The term "shah" was the Ukrainian name of the Polish-Lithuanian Commonwealth's silver coin of 17th-18th centuries with face value of 3 grosz, coined since 1528, especially during the times of Sigismund III Vasa. Later, the name was transferred to the Russian copper coin of 2 kopecks. Since 1839 when silver money counting was reinstated in the Russian Empire, the term shah was transferred to the silver ½ kopeck. This term for the kopeck was in use until 1917.[citation needed]

Early 20th century[edit]

In 1917, banknotes were introduced in the newly independent Ukraine. These were denominated in shah, hryvnia and karbovanets, with 100 shahiv = 1 hryvnia and 2 hryvni = 1 karbovanets.

At the beginning of the 20th century, during World War I (1914—1918), many countries issued currency in the form of stamps. It was done similarly in early independent Ukrainian states: in West Ukrainian National Republic and Ukrainian People's Republic. There, these money stamps were called shahivky (шагiвки, singular: шагiвка, shahivka). Stamps in denominations of 10, 20, 30, 40, 50 shahiv were issued.

These shahivki were printed on perforated 11 ½ card stock, due to a shortage of metals needed for the war effort at the time. Each currency stamp was inscribed on the reverse with a tryzub (trident) and with some words stating that these shahivki circulate in lieu of coins and that they are prohibited to be used as stamps. However, they do appear on some postal envelopes as there was an acute deficiency of "true" stamps. Nevertheless, on July 18, 1918, the independent Ukrainian government authorized its first set of stamp issues, also called shahivki and having nearly identical designs.

The 10 and 20-shah stamps issues of Ukrainian People's Republic were designed by the artist Anton Sereda and the 30, 40, and 50-shah stamps by Heorhiy Narbut, a master graphic artist and president of the Ukrainian Academy of Arts in Kiev.

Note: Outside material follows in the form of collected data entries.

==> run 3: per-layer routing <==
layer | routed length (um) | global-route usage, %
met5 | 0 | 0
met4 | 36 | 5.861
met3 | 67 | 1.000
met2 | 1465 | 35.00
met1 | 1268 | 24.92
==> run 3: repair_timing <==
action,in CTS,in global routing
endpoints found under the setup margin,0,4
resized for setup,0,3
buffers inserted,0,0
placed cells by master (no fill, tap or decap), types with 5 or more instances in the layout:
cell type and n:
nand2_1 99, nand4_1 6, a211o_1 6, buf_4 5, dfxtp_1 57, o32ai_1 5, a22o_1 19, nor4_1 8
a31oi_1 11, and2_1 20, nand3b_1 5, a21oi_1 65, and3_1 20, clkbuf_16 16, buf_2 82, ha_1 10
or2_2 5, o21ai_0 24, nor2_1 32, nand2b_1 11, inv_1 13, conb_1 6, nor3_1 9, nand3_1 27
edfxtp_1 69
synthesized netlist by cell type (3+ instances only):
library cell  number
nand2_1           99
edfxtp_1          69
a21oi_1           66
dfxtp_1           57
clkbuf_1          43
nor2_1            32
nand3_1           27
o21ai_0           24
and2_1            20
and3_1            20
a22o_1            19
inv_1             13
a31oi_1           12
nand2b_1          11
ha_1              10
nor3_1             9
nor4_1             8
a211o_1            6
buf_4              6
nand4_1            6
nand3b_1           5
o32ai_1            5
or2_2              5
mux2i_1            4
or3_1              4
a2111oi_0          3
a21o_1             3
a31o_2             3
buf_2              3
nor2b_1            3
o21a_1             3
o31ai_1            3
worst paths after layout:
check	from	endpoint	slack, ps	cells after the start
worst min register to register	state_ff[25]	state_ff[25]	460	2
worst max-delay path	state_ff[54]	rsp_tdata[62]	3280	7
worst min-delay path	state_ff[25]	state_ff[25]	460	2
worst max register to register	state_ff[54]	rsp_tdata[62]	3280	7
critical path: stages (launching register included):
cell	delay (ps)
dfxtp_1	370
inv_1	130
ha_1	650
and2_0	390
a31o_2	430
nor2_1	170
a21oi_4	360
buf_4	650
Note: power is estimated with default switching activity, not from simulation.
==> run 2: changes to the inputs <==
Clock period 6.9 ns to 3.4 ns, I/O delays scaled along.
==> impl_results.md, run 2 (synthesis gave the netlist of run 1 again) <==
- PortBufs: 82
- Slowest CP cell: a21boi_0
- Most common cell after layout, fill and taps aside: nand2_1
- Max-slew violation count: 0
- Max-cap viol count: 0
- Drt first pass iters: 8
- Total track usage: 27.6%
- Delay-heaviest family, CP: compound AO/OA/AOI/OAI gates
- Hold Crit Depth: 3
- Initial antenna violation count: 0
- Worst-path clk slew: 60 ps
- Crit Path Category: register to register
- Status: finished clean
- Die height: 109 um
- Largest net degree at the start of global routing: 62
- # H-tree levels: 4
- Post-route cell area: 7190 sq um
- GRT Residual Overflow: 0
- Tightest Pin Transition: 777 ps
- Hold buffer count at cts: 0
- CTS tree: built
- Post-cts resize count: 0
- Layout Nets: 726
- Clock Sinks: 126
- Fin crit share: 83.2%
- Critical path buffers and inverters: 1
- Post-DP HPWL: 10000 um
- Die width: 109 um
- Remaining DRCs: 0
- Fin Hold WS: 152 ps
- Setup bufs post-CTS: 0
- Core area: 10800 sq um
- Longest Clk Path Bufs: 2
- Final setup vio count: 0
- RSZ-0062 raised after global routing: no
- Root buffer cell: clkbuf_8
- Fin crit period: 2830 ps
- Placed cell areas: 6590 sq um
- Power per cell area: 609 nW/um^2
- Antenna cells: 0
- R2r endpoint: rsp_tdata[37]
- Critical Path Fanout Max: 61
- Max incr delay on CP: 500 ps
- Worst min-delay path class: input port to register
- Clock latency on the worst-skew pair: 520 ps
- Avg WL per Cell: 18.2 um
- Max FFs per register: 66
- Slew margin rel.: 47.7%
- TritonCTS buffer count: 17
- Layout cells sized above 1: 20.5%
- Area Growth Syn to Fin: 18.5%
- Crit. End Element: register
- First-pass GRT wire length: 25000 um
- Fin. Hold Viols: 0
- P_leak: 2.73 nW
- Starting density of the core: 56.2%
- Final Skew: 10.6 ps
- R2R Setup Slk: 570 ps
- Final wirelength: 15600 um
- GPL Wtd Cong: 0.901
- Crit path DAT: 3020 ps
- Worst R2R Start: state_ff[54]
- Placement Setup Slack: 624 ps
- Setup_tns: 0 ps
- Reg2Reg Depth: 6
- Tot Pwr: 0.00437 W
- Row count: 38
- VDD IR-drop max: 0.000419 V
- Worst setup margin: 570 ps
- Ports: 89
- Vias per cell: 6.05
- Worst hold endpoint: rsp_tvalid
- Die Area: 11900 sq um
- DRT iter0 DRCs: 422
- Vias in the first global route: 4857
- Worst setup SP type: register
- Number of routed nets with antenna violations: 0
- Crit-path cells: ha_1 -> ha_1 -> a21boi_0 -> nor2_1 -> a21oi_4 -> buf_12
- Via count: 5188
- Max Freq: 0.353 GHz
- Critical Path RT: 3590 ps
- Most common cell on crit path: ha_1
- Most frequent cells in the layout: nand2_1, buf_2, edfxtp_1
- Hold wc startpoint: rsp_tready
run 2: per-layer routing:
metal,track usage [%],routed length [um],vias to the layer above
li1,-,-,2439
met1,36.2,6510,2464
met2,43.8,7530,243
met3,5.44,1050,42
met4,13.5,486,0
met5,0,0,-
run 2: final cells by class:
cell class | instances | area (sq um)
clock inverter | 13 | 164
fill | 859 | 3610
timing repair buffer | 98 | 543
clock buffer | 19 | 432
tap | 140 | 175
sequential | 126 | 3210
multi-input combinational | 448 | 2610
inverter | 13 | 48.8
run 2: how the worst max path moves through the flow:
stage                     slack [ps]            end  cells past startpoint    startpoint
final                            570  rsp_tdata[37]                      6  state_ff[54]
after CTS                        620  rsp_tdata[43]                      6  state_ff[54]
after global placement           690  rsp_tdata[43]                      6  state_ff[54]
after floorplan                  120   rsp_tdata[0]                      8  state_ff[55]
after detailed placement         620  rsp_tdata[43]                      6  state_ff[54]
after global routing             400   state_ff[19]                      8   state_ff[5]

This 1918 issue of shahs was designed by graphic artists Anton Sereda and Heorhiy Narbut.

Late 20th century[edit]

In 1992, after the dissolution of the Soviet Union after which the newly independent Ukraine was able to choose its own currency, trial runs of coins of 1 shah and 50 shahiv were issued, but were not approved. Therefore, the kopiyka (копійка) was confirmed as a numismatic term for Ukrainian currency, despite nationalistic sentiments that kopiyka (Ukrainian for Russian kopeyka) is a Russian term.